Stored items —
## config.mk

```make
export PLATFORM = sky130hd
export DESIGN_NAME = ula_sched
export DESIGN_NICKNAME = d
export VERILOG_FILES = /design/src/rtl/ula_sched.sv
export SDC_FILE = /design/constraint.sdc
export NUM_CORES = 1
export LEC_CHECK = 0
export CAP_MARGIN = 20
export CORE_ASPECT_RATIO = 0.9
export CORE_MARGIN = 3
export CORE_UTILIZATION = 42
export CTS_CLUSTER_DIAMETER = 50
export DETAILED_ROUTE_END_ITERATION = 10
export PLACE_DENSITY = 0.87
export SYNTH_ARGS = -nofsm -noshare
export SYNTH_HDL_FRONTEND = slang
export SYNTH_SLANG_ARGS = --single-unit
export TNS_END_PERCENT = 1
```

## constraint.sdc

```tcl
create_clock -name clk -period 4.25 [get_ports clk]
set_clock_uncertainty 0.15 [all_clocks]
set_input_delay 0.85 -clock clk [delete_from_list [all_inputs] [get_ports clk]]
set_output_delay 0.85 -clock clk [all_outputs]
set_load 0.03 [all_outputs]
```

--

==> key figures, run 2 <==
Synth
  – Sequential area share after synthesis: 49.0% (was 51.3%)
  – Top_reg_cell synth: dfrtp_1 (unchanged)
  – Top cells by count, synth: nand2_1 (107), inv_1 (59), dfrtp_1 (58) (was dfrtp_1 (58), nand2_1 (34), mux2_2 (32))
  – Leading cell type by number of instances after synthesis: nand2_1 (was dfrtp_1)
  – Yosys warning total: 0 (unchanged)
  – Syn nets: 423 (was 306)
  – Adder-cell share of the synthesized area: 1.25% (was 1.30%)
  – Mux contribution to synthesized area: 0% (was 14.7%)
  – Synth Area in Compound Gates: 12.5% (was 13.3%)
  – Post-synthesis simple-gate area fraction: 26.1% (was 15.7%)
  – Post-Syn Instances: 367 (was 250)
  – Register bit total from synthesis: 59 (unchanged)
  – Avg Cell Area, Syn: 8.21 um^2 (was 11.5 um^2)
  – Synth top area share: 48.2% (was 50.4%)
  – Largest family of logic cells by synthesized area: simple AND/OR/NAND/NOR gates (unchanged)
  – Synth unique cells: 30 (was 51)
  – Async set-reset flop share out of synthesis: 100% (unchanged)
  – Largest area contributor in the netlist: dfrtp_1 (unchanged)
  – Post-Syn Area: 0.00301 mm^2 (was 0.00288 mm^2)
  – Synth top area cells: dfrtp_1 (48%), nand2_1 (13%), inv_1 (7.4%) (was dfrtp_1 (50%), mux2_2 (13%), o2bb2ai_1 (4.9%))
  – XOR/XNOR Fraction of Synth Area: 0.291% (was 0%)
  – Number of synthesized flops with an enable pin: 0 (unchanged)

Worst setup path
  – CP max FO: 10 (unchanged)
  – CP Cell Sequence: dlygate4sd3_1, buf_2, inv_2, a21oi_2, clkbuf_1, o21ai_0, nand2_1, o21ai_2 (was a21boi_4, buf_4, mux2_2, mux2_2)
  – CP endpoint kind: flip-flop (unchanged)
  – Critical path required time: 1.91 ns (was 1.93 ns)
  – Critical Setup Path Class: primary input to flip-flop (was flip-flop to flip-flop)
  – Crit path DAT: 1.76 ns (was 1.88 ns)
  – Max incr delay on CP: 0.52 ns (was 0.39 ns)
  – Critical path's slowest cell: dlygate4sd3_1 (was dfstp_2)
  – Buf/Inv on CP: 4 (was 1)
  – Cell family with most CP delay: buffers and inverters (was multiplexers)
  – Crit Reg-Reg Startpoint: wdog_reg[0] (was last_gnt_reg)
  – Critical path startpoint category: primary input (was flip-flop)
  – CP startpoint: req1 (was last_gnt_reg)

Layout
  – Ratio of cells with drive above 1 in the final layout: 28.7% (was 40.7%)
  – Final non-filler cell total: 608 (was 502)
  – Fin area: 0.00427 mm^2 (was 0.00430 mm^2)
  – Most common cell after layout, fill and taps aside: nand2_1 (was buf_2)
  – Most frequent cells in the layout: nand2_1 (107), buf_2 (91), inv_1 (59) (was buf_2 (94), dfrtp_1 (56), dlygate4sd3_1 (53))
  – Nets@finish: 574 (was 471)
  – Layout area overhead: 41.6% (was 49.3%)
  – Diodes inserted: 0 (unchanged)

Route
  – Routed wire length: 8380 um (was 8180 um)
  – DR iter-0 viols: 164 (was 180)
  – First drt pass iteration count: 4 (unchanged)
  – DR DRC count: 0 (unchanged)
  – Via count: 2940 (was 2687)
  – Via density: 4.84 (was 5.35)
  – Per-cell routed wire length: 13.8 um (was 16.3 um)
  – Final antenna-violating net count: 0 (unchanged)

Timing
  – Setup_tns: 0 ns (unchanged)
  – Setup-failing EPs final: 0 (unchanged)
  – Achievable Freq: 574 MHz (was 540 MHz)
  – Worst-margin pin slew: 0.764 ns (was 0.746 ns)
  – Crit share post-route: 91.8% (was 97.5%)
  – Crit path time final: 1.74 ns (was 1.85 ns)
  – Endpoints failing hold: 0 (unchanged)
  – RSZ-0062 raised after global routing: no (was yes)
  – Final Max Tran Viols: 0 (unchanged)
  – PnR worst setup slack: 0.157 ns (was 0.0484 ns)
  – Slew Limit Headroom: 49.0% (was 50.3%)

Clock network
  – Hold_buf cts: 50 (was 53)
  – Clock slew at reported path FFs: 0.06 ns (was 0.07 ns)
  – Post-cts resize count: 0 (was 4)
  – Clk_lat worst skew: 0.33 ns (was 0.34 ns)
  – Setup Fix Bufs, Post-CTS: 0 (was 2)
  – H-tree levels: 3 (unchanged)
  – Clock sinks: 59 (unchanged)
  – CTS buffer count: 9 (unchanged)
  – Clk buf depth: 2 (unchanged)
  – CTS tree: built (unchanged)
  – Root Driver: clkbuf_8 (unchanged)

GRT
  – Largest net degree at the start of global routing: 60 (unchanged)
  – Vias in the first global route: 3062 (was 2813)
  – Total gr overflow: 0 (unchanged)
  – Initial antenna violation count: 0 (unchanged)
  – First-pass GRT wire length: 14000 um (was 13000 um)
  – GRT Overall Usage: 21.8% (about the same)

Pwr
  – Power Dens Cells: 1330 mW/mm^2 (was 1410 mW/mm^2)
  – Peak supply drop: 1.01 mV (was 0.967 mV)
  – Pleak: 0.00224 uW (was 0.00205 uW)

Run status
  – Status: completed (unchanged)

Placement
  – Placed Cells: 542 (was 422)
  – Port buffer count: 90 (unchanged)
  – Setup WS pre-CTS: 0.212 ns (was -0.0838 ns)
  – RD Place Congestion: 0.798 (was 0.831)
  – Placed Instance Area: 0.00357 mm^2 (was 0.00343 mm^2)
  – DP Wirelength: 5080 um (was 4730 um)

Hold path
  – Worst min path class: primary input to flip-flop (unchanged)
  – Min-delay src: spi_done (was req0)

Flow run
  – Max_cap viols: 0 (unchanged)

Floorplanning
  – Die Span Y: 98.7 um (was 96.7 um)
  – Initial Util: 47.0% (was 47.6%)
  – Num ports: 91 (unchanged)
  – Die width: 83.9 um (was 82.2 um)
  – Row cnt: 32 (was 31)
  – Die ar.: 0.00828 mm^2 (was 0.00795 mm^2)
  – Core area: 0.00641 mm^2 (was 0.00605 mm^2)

...

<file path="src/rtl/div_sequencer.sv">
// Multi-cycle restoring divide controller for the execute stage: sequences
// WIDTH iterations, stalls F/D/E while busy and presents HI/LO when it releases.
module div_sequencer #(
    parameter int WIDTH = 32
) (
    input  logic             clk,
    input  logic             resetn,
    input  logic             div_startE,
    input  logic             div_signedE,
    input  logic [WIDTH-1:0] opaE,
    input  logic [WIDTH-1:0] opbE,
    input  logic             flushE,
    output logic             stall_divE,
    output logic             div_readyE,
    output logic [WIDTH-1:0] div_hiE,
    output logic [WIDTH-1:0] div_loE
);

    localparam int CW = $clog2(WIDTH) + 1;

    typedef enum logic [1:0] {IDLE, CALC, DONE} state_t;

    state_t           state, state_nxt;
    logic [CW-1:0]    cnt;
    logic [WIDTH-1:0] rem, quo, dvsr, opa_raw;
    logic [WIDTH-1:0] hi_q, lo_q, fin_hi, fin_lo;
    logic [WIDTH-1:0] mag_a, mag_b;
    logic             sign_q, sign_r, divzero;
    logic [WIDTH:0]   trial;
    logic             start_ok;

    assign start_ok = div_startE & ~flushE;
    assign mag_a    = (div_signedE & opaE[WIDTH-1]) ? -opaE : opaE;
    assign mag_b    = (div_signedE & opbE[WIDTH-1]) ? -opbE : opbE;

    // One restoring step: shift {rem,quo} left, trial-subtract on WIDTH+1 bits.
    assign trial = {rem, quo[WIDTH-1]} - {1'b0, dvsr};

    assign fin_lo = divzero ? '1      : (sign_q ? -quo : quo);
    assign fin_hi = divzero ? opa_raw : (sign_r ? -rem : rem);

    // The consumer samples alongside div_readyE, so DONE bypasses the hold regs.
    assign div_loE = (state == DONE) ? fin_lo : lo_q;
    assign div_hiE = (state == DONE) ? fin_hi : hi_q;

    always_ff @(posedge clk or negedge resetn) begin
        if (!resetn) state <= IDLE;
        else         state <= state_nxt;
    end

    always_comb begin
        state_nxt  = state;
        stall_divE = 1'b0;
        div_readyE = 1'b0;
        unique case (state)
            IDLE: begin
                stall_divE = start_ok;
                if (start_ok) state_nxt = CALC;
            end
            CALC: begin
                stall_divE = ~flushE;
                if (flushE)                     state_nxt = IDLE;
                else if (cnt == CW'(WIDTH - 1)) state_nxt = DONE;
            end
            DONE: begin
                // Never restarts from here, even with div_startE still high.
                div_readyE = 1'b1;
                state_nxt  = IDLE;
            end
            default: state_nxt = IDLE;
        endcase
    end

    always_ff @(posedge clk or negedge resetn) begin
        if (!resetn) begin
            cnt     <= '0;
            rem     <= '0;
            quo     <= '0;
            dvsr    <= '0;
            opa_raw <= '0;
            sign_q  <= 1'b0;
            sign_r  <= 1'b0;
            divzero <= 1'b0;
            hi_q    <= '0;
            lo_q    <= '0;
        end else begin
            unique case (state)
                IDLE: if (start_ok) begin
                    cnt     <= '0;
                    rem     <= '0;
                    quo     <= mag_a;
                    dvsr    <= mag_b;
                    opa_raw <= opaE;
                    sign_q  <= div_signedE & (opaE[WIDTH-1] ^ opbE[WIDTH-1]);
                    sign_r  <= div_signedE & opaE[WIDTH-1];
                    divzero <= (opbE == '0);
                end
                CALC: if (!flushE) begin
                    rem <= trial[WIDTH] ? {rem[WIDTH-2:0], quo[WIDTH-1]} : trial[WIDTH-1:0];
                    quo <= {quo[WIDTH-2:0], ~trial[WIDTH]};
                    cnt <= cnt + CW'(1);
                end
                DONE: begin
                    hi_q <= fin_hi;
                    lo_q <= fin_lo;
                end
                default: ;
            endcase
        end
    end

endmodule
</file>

Exercise aim — Wherever the string "simple" appears in the data above, copy the line it sits in.

Written solution —
  – Post-synthesis simple-gate area fraction: 26.1% (was 15.7%)
  – Largest family of logic cells by synthesized area: simple AND/OR/NAND/NOR gates (unchanged)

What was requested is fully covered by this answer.